Friday, April 30, 2010
Cfp: "Who is Calling? Responsible Hermeneutics – Hermeneutics of Responsibility," Aarhus University, June 3-4, 2009.
Update:
Senior Speakers include:
Richard A. Cohen, Buffalo
Georg Bertram, Berlin
Santiago Zabala, Baltimore
Søren gosvig Olesen, Copenhagen
Adam Graves, Denver
Jay Mootz III, Las Vegas
Aïcha Liviana Messina, Santiago
Ejvind Hansen, Aarhus
Original Post (December 9, 2009):
Hosted by the Research Group in Philosophical Hermeneutics, Institute of Philosophy and History of Ideas.
Philosophical hermeneutics, in the broadest sense of the term, has grown to signify a current within contemporary thinking loosely united by the insistence on the historical and linguistic nature of human existence and experience. As such, the primary object or concern of any philosophical-hermeneutical thinking seems to be the understanding and interpretative relations between man, language, and history – a concern that provides common ground for dialogue between a wide variety of thinkers, ranging at least from Nietzsche and Dilthey, through Heidegger, Gadamer, and Ricoeur to Derrida and Vattimo.
In dealing with understanding and interpretative relations, philosophical hermeneutics runs the risk of assigning unrestricted privilege to the relation itself at the expense of its individual terms. Since the advent of structural semantics, linguistics, and historiography, this risk has become even more apparent. One of the questions emerging in this regard concerns the status and role of the concept of responsibility within philosophical hermeneutics. This problematic contains at least two dimensions.
Firstly, in what sense can hermeneutical subjectivity be disclosed as being-responsible? Whether one turns to Nietzsche’s “second innocence”, Heidegger’s concept of conscience, Lévinasian substitution, or Gadamer’s and Ricoeur’s separate re-interpretations of Aristotelian phronesis, this question seems to be central to any examination of hermeneutical subjectivity – a question becoming just the more pressing by the advent of structuralism, the alleged “death” of the subject, and the unclear status and role of philosophical anthropology within hermeneutics.

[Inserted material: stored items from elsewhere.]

--- src/design/ps16_pkg.sv ---
`default_nettype none

package ps16_pkg;

  // sample format codes
  localparam logic [2:0] FMT_U8   = 3'd0;
  localparam logic [2:0] FMT_S16  = 3'd1;
  localparam logic [2:0] FMT_S24  = 3'd2;
  localparam logic [2:0] FMT_S32  = 3'd3;
  localparam logic [2:0] FMT_ALAW = 3'd4;
  localparam logic [2:0] FMT_ULAW = 3'd5;

  // configuration register indexes
  localparam logic CFG_IDX_FORMAT = 1'b0;
  localparam logic CFG_IDX_STEREO = 1'b1;

  localparam logic [2:0] FORMAT_RESET = FMT_S16;
  localparam logic       STEREO_RESET = 1'b1;

  localparam int unsigned CfgDataW = 3;

  localparam logic [7:0] SIGN_FLIP = 8'h80;

  typedef struct packed {
    logic [7:0] data_byte;
    logic       end_of_data;
  } in_beat_t;

  typedef struct packed {
    logic signed [15:0] sample;
    logic               right_channel;
  } out_beat_t;

  // one completed stereo frame
  typedef struct packed {
    logic [15:0] left;
    logic [15:0] right;
  } frame_t;

  // G.711 A-law expansion
  function automatic logic [15:0] alaw_expand(input logic [7:0] code);
    logic [7:0]  a;
    logic [2:0]  seg;
    logic [14:0] mag;
    a   = code ^ 8'h55;
    seg = a[6:4];
    if (seg == 3'd0) begin
      mag = {7'd0, a[3:0], 4'h8};
    end else begin
      mag = 15'({a[3:0], 4'h0} + 9'h108) << (seg - 3'd1);
    end
    if (a[7]) begin
      alaw_expand = {1'b0, mag};
    end else begin
      alaw_expand = 16'd0 - {1'b0, mag};
    end
  endfunction

  // G.711 mu-law expansion
  function automatic logic [15:0] ulaw_expand(input logic [7:0] code);
    logic [7:0]  u;
    logic [14:0] mag;
    u   = ~code;
    mag = 15'({1'b0, u[3:0], 3'b000} + 8'h84) << u[6:4];
    if (u[7]) begin
      ulaw_expand = 16'h0084 - {1'b0, mag};
    end else begin
      ulaw_expand = {1'b0, mag} - 16'h0084;
    end
  endfunction

endpackage

`default_nettype wire

--- src/design/pcm_to_s16_stereo_converter_top.sv ---
`default_nettype none

// Channel   Direction  Handshake            Payload
// input     in         push / full          in_i  : data_byte, end_of_data
// results   out        empty / pop          out_o : sample, right_channel
// config    in         cfg_we_i (no wait)   cfg_idx_i, cfg_wdata_i
//
// One byte is taken per cycle while the frame queue has room; the front end
// assembles, expands and pairs samples in the cycle a byte is accepted.
// Each finished frame leaves as two result beats, left then right, one per
// cycle while pop is asserted and frames are queued.
// Reset clears the stream position, the held left sample and all queues;
// sample_format comes up as signed 16 and stereo_mode as interleaved.
// full rises only when both queue slots hold frames not yet started.

module pcm_to_s16_stereo_converter_top (
  input  wire logic                clk_i,
  input  wire logic                rst_ni,
  input  wire logic                push,
  output      logic                full,
  input  wire ps16_pkg::in_beat_t  in_i,
  output      logic                empty,
  input  wire logic                pop,
  output      ps16_pkg::out_beat_t out_o,
  input  wire logic                cfg_we_i,
  input  wire logic                cfg_idx_i,
  input  wire logic [ps16_pkg::CfgDataW-1:0] cfg_wdata_i
);

  logic             accept;
  logic             frame_vld;
  ps16_pkg::frame_t frame;
  ps16_pkg::frame_t q_frame;
  logic             q_rd;
  logic             q_avail;

  // a byte beat is taken whenever the frame queue can absorb a frame
  assign accept = push && !full;

  ps16_front u_front (
    .clk_i       (clk_i),
    .rst_ni      (rst_ni),
    .cfg_we_i    (cfg_we_i),
    .cfg_idx_i   (cfg_idx_i),
    .cfg_wdata_i (cfg_wdata_i),
    .accept_i    (accept),
    .in_i        (in_i),
    .frame_vld_o (frame_vld),
    .frame_o     (frame)
  );

  // short queue decoupling byte intake from beat output
  ps16_fifo u_fifo (
    .clk_i   (clk_i),
    .rst_ni  (rst_ni),
    .wr_i    (frame_vld),
    .wdata_i (frame),
    .rd_i    (q_rd),
    .rdata_o (q_frame),
    .full_o  (full),
    .avail_o (q_avail)
  );

  ps16_back u_back (
    .clk_i   (clk_i),
    .rst_ni  (rst_ni),
    .avail_i (q_avail),
    .frame_i (q_frame),
    .rd_o    (q_rd),
    .empty   (empty),
    .pop     (pop),
    .out_o   (out_o)
  );

endmodule

`default_nettype wire

--- src/design/ps16_front.sv ---
`default_nettype none

module ps16_front (
  input  wire logic              clk_i,
  input  wire logic              rst_ni,
  input  wire logic              cfg_we_i,
  input  wire logic              cfg_idx_i,
  input  wire logic [ps16_pkg::CfgDataW-1:0] cfg_wdata_i,
  input  wire logic              accept_i,
  input  wire ps16_pkg::in_beat_t in_i,
  output      logic              frame_vld_o,
  output      ps16_pkg::frame_t  frame_o
);

  logic [2:0]  fmt_q;
  logic        stereo_q;
  logic [1:0]  pos_q, pos_d;
  logic [15:0] asm_q, asm_d;
  logic [15:0] held_q, held_d;
  logic        held_vld_q, held_vld_d;

  logic        fmt_ok;
  logic [1:0]  last_pos;
  logic        done;
  logic [15:0] smp;
  logic [15:0] asm_nxt;

  always_ff @(posedge clk_i or negedge rst_ni) begin
    if (!rst_ni) begin
      fmt_q    <= ps16_pkg::FORMAT_RESET;
      stereo_q <= ps16_pkg::STEREO_RESET;
    end else if (cfg_we_i) begin
      case (cfg_idx_i)
        ps16_pkg::CFG_IDX_FORMAT: fmt_q    <= cfg_wdata_i[2:0];
        ps16_pkg::CFG_IDX_STEREO: stereo_q <= cfg_wdata_i[0];
        default: ;
      endcase
    end
  end

  always_comb begin
    fmt_ok = (fmt_q <= ps16_pkg::FMT_ULAW);
    case (fmt_q)
      ps16_pkg::FMT_S16: last_pos = 2'd1;
      ps16_pkg::FMT_S24: last_pos = 2'd2;
      ps16_pkg::FMT_S32: last_pos = 2'd3;
      default:           last_pos = 2'd0;
    endcase
    asm_nxt = {in_i.data_byte, asm_q[15:8]};
    done    = fmt_ok && (pos_q >= last_pos);
    case (fmt_q)
      ps16_pkg::FMT_U8:   smp = {in_i.data_byte ^ ps16_pkg::SIGN_FLIP, 8'h00};
      ps16_pkg::FMT_ALAW: smp = ps16_pkg::alaw_expand(in_i.data_byte);
      ps16_pkg::FMT_ULAW: smp = ps16_pkg::ulaw_expand(in_i.data_byte);
      default:            smp = asm_nxt;
    endcase
  end

  always_comb begin
    pos_d       = pos_q;
    asm_d       = asm_q;
    held_d      = held_q;
    held_vld_d  = held_vld_q;
    frame_vld_o = 1'b0;
    frame_o.left  = stereo_q ? held_q : smp;
    frame_o.right = smp;
    if (accept_i) begin
      if (fmt_ok) begin
        asm_d = asm_nxt;
        pos_d = done ? 2'd0 : pos_q + 2'd1;
      end
      if (done) begin
        if (!stereo_q) begin
          held_vld_d  = 1'b0;
          frame_vld_o = 1'b1;
        end else if (!held_vld_q) begin
          held_d     = smp;
          held_vld_d = 1'b1;
        end else begin
          held_vld_d  = 1'b0;
          frame_vld_o = 1'b1;
        end
      end
      // end of chunk drops any partial sample or unpaired left
      if (in_i.end_of_data) begin
        pos_d      = 2'd0;
        asm_d      = 16'd0;
        held_vld_d = 1'b0;
      end
    end
  end

  always_ff @(posedge clk_i or negedge rst_ni) begin
    if (!rst_ni) begin
      pos_q      <= 2'd0;
      asm_q      <= 16'd0;
      held_q     <= 16'd0;
      held_vld_q <= 1'b0;
    end else begin
      pos_q      <= pos_d;
      asm_q      <= asm_d;
      held_q     <= held_d;
      held_vld_q <= held_vld_d;
    end
  end

endmodule

`default_nettype wire

--- src/design/ps16_fifo.sv ---
`default_nettype none

module ps16_fifo (
  input  wire logic             clk_i,
  input  wire logic             rst_ni,
  input  wire logic             wr_i,
  input  wire ps16_pkg::frame_t wdata_i,
  input  wire logic             rd_i,
  output      ps16_pkg::frame_t rdata_o,
  output      logic             full_o,
  output      logic             avail_o
);

  ps16_pkg::frame_t mem_q [2];
  logic       wr_ptr_q;
  logic       rd_ptr_q;
  logic [1:0] cnt_q;

  assign full_o  = (cnt_q == 2'd2);
  assign avail_o = (cnt_q != 2'd0);
  assign rdata_o = mem_q[rd_ptr_q];

  always_ff @(posedge clk_i) begin
    if (wr_i) begin
      mem_q[wr_ptr_q] <= wdata_i;
    end
  end

  always_ff @(posedge clk_i or negedge rst_ni) begin
    if (!rst_ni) begin
      wr_ptr_q <= 1'b0;
      rd_ptr_q <= 1'b0;
      cnt_q    <= 2'd0;
    end else begin
      if (wr_i) begin
        wr_ptr_q <= ~wr_ptr_q;
      end
      if (rd_i) begin
        rd_ptr_q <= ~rd_ptr_q;
      end
      case ({wr_i, rd_i})
        2'b10:   cnt_q <= cnt_q + 2'd1;
        2'b01:   cnt_q <= cnt_q - 2'd1;
        default: cnt_q <= cnt_q;
      endcase
    end
  end

endmodule

`default_nettype wire

--- src/design/ps16_back.sv ---
`default_nettype none

module ps16_back (
  input  wire logic                clk_i,
  input  wire logic                rst_ni,
  input  wire logic                avail_i,
  input  wire ps16_pkg::frame_t    frame_i,
  output      logic                rd_o,
  output      logic                empty,
  input  wire logic                pop,
  output      ps16_pkg::out_beat_t out_o
);

  ps16_pkg::frame_t frame_q;
  logic vld_q;
  logic right_q;
  logic taken;

  assign empty = ~vld_q;
  assign taken = pop && vld_q;
  // refill when idle or when the right beat leaves
  assign rd_o  = avail_i && (!vld_q || (taken && right_q));

  assign out_o.sample        = right_q ? frame_q.right : frame_q.left;
  assign out_o.right_channel = right_q;

  always_ff @(posedge clk_i) begin
    if (rd_o) begin
      frame_q <= frame_i;
    end
  end

  always_ff @(posedge clk_i or negedge rst_ni) begin
    if (!rst_ni) begin
      vld_q   <= 1'b0;
      right_q <= 1'b0;
    end else if (rd_o) begin
      vld_q   <= 1'b1;
      right_q <= 1'b0;
    end else if (taken) begin
      if (right_q) begin
        vld_q   <= 1'b0;
        right_q <= 1'b0;
      end else begin
        right_q <= 1'b1;
      end
    end
  end

endmodule

`default_nettype wire
--- config.mk ---
export PLATFORM = sky130hd
export DESIGN_NAME = pcm_to_s16_stereo_converter_top
export DESIGN_NICKNAME = d
export VERILOG_FILES = /design/src/design/ps16_pkg.sv /design/src/design/pcm_to_s16_stereo_converter_top.sv /design/src/design/ps16_front.sv /design/src/design/ps16_fifo.sv /design/src/design/ps16_back.sv
export SDC_FILE = /design/constraint.sdc
export NUM_CORES = 1
export LEC_CHECK = 0
export BUFFER_PORTS_ARGS = -buffer_cell sky130_fd_sc_hd__buf_4
export CORE_MARGIN = 2
export CORE_UTILIZATION = 55
export DETAILED_ROUTE_END_ITERATION = 8
export GPL_TIMING_DRIVEN = 0
export PLACE_DENSITY = 0.81
export SKIP_CTS_REPAIR_TIMING = 1
export SLEW_MARGIN = 20
export SYNTH_ARGS = -nofsm -noshare
export SYNTH_HDL_FRONTEND = slang
export SYNTH_SLANG_ARGS = --single-unit
--- constraint.sdc ---
create_clock -name clk_i -period 4.9 [get_ports clk_i]
set_input_delay 0.49 -clock clk_i [delete_from_list [all_inputs] [get_ports clk_i]]
set_output_delay 0.49 -clock clk_i [all_outputs]
set_load 0.05 [all_outputs]
==> results of run 1 <==
==> state kept, by name, indices dropped and copies added, names as in the netlist <==
register / cells
u_fifo.wr_ptr_q: 1
u_front.stereo_q: 1
u_front.held_vld_q: 1
u_fifo.mem_q: 64
u_front.fmt_q: 3
u_front.held_q: 16
u_front.asm_q: 8
u_back.vld_q: 1
u_fifo.cnt_q: 2
u_front.pos_q: 2
u_back.right_q: 1
u_fifo.rd_ptr_q: 1
u_back.frame_q: 32
==> critical path, cell delays in order <==
cell                       delay (ns)
sky130_fd_sc_hd__buf_4           0.11
sky130_fd_sc_hd__buf_4           0.16
sky130_fd_sc_hd__buf_2           0.18
sky130_fd_sc_hd__inv_1           0.28
sky130_fd_sc_hd__ha_1            0.32
sky130_fd_sc_hd__or3b_2          0.52
sky130_fd_sc_hd__o31ai_1         0.15
sky130_fd_sc_hd__o311ai_1        0.23
sky130_fd_sc_hd__nor3_2          0.34
sky130_fd_sc_hd__nand2_1         0.14
sky130_fd_sc_hd__nor3_1          0.24
sky130_fd_sc_hd__a31oi_1         0.27
sky130_fd_sc_hd__mux2_2          0.38
==> worst paths after layout <==
| kind | startpoint | to | slack [ns] | depth (start not counted) |
|---|---|---|---|---|
| max in group asynchronous | rst_ni | u_front.fmt_q[0] | 4.50 | 1 |
| setup / recovery | in_i[6] | u_fifo.mem_q[1][31] | 1.23 | 13 |
| hold / removal | rst_ni | u_front.fmt_q[1] | 0.05 | 1 |
| hold reg to reg | u_front.asm_q[9] | u_front.asm_q[9] | 0.48 | 2 |
| setup reg to reg | u_front.fmt_q[0] | u_front.held_q[10] | 1.41 | 9 |
| min in group clk_i | cfg_wdata_i[2] | u_front.fmt_q[2] | 0.32 | 2 |
==> per-stage QoR <==
| step | instances | setup slack [ns] | hold WS [ns] |
|---|---|---|---|
| floorplan | 625 | 1.40 | 0.194 |
| global placement | 832 | 0.307 | 0.456 |
| detailed placement | 835 | 0.939 | 0.466 |
| CTS | 867 | 1.36 | 0.0512 |
| global route | 867 | 1.09 | 0.0708 |
| finish | 867 | 1.23 | 0.0457 |
==> power groups by stage <==
stage	sequential, mW	clock, mW	combinational, mW
final	1.74	1.39	1.63
after global routing	1.76	1.45	1.75
after CTS	1.74	1.40	1.64
after detailed placement	1.75	0	1.62
after global placement	1.74	0	1.51
after floorplan	1.71	0	1.16
==> logic make-up (layout without fill, tap and decap cells) <==
family          count (synthesis)  count (layout)  synth area share [%]
fa+ha+maj                      14              14                  2.43
mux                            81              81                  12.8
flops                         133             133                  52.9
simple gates                  160             160                  10.6
xor+xnor                       24              24                  2.92
buf+inv                        62             132                  3.94
compound gates                151             151                  14.4
==> final cells by class <==
| type | count | area, um^2 |
|---|---|---|
| inverters | 22 | 82.6 |
| fillers | 935 | 4280 |
| multi-input cells | 430 | 3140 |
| repair buffers | 38 | 345 |
| plain buffers | 40 | 201 |
| flip-flops and latches | 133 | 3810 |
| clock buffers | 19 | 433 |
| clock inverters | 13 | 220 |
| well taps | 172 | 215 |
==> routing by layer <==
metal / vias to the layer above / share of wire, % / GRT usage, %
li1: 2433 / - / -
met1: 2526 / 42 / 31.3
met2: 187 / 51 / 44.4
met3: 33 / 4.2 / 4.68
met4: 0 / 2.4 / 8.26
met5: - / 0 / 0
==> placed cells by master (no fill, tap or decap), drive strengths merged, types with 8 or more instances in the layout <==
cell    count
dfrtp      35
edfxtp     96
mux2       71
a21oi      31
xor2        9
o31ai      11
o21ai      38
and2        8
mux2i       8
ha         14
nand2b     12
buf        56
inv        26
a31oi      12
nand2      60
nor2       41
xnor2      15
clkbuf     41
nor2b      10
o211ai      9
==> metrics list, run 1 <==
- Net count after synthesis: 657
- Minimum period implied by the final worst setup slack: 3.67 ns
- Total clock sinks: 133
* Average wire per cell in the routed design: just under 20 um
* Avg Synthesized Cell Area: 11.5 um^2
- Summed over its instances, the top area cell type makes up 40.0% of the synthesized netlist area.
- Final Core Density: 66.4%
- Of all flip-flops after synthesis, the portion carrying an async set or reset was 27.8%.
- For this run, the total global-route usage over all layers was measured as between 20% and 30%.
* Net total in the final layout: around 700
- Final Max Tran Viols: 0
- The congestion estimate from routability-driven global placement came to 0.968.
* Vertical die dimension: 118 um
* P_int: 3.14 mW
- Leakage power total: roughly 3.2 nW
* Most used standard cell by instance count after synthesis: sky130_fd_sc_hd__edfxtp_1
* 1st-pass router iterations: 6
* Main area contributors after synthesis: sky130_fd_sc_hd__edfxtp_1 40%, sky130_fd_sc_hd__dfrtp_1 12%, sky130_fd_sc_hd__mux2_2 11%
* Relative contribution of combinational cells to total power: 34.3%
- Placed inst area: 0.00779 mm^2
- The synthesized design contains 133 register bits.
- The H-tree was split into 4 levels.
- Total count of hold-check failures in the final report: 0
* Most used standard cells in the synthesized netlist: 96 x sky130_fd_sc_hd__edfxtp_1, 71 x sky130_fd_sc_hd__mux2_2, 59 x sky130_fd_sc_hd__nand2_1, 40 x sky130_fd_sc_hd__nor2_1, 35 x sky130_fd_sc_hd__dfrtp_1
- Crit path arrival time: 3.83 ns
- Required time reported for the critical path endpoint: 5.06 ns
* Status: complete, no violations
- Setup repair after global routing left no endpoint under its margin.
- In the synthesized netlist, the number of instances is ~630.
- Summed over all layers, the global routing overflow is 0.
- STA classifies the critical path startpoint as an input port.
- Die Area: 0.0140 mm^2
- Final TNS setup: 0 ns
- Yosys warns: 0
* Design area: 0.00845 mm^2
- Entering global routing, the biggest net connects 38 pins.
- Vias in the first global route: around 5200
* IO Pins: 37
- Max Fanout on Critical Path: 10
- Counting flops with a built-in enable in the synthesized netlist gives 96.
- Highest clock rate: 273 MHz
- After layout, the worst path uses 74.8% of the clock period.
* Via density: 5.97
- In this run the remaining antenna-violating nets after routing total 0.
* Number of antenna cells inserted: 0
- Power density of the placed cells: 563 mW/mm^2
- In this run switching power makes up between 30% and 40% of total power.
- In this run the horizontal extent of the chip is 118 um.
- Mapped cell area: 0.00721 mm^2
* Net load switching power: 1.61 mW
* Proportion of layout cells with a drive suffix above 1: between 20% and 30%
- Core footprint: roughly 0.013 mm^2
- Detailed router's first-iteration violation count: 454
* Signed area change from the synthesized netlist to the final layout: 17.1%
- Endpoint class of the critical path: register
* Maximum root-to-sink buffer count: 2
* Hold Path Class: in2async
- For the pin with the worst max-slew slack, the measured transition is 0.884 ns.
* Total clock buffers created by CTS: 17
- PnR Total Power: 4.76 mW
- Final HPWL from detailed placement: about 12000 um
- Share of synthesized area occupied by flip-flops and latches: between 50% and 60%
* Residual DRC count: 0
- The netlist uses 69 different library cells.
- Final wirelength: approximately 17000 um
* Final count of negative-setup-slack endpoints: 0
- The worst pin sits at a relative slew slack of between 40% and 50%.
- Total number of vias: 5179
- Max-cap violations in this run came to 0.
* Clock network power share: slightly below 30%
- Across the VDD grid, the largest voltage drop is 0.313 mV.
- Starting Density: 56.7%
- Buffers placed on the I/O ports in this run total 35.
- The number of antenna violations at the first check in global routing came to 0.
- TritonCTS built the clock tree.
- The first global-routing pass estimated 27400 um of wire.
- Standard-cell rows: 41
* Latest clock arrival within the worst-skew pair: 0.41 ns
* Relative contribution of sequential cells to total power: a little over a third
- Across the routed clock network, the largest skew measured is 0.00845 ns.
* Worst setup path class: in2reg
- Top cell type by total area after synthesis: sky130_fd_sc_hd__edfxtp_1
* Clock slew at reported path FFs: 0.06 ns
- Cell at the root of the clock tree: sky130_fd_sc_hd__clkbuf_16
* Most common flop cell mapped by yosys: sky130_fd_sc_hd__edfxtp_1
No activity file was read; power rests on OpenSTA's default activity.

Secondly, in what sense can hermeneutics itself be posited as a responsible way of thinking? This question pertains to the status of hermeneutical thinking within the more general field and tradition of philosophy. Can hermeneutics be construed as the responsible philosophy par excellence? Here, one might focus on Heidegger’s concept of Andenken, an ethically inspired or animated concept of deconstruction, or Vattimo’s articulation of hermeneutics as a response to a certain “nihilistic vocation”. At any rate,the question of responsibility here turns back upon itself, questions itself as a responsible way of thinking the question as such. In this regard, the question also becomes the more general question of the relation between philosophy and its “other”.
Aims and Topics:
The aim of the conference is to explore the status or role responsibility within philosophical hermeneutics. Participants may do this by discussing this concept within a philosophical-hermeneutical framework, focusing on the problem of responsible subjectivity, on the problem of responsible thinking, or on the relation between the two. Questions that can be addressed include,but are not limited to:
• What is the relation between responsiveness and responsibility?
• Are we compelled to defend a strong notion of subjectivity if we want to keep on considering ourselves as responsible persons?
• In what sense is responsibility connected to the concept of freedom, and what does a hermeneutical concept of freedom entail?
• Is there such a thing as a hermeneutical ethics?
• Is responsibility necessarily connected to our behavior towards other persons? In what sense can one be responsible for institutions, traditions or languages?
• What is the contribution of, say, Heidegger, Gadamer, Ricoeur, Vattimo, Levinas or Derrida to our understanding of responsibility?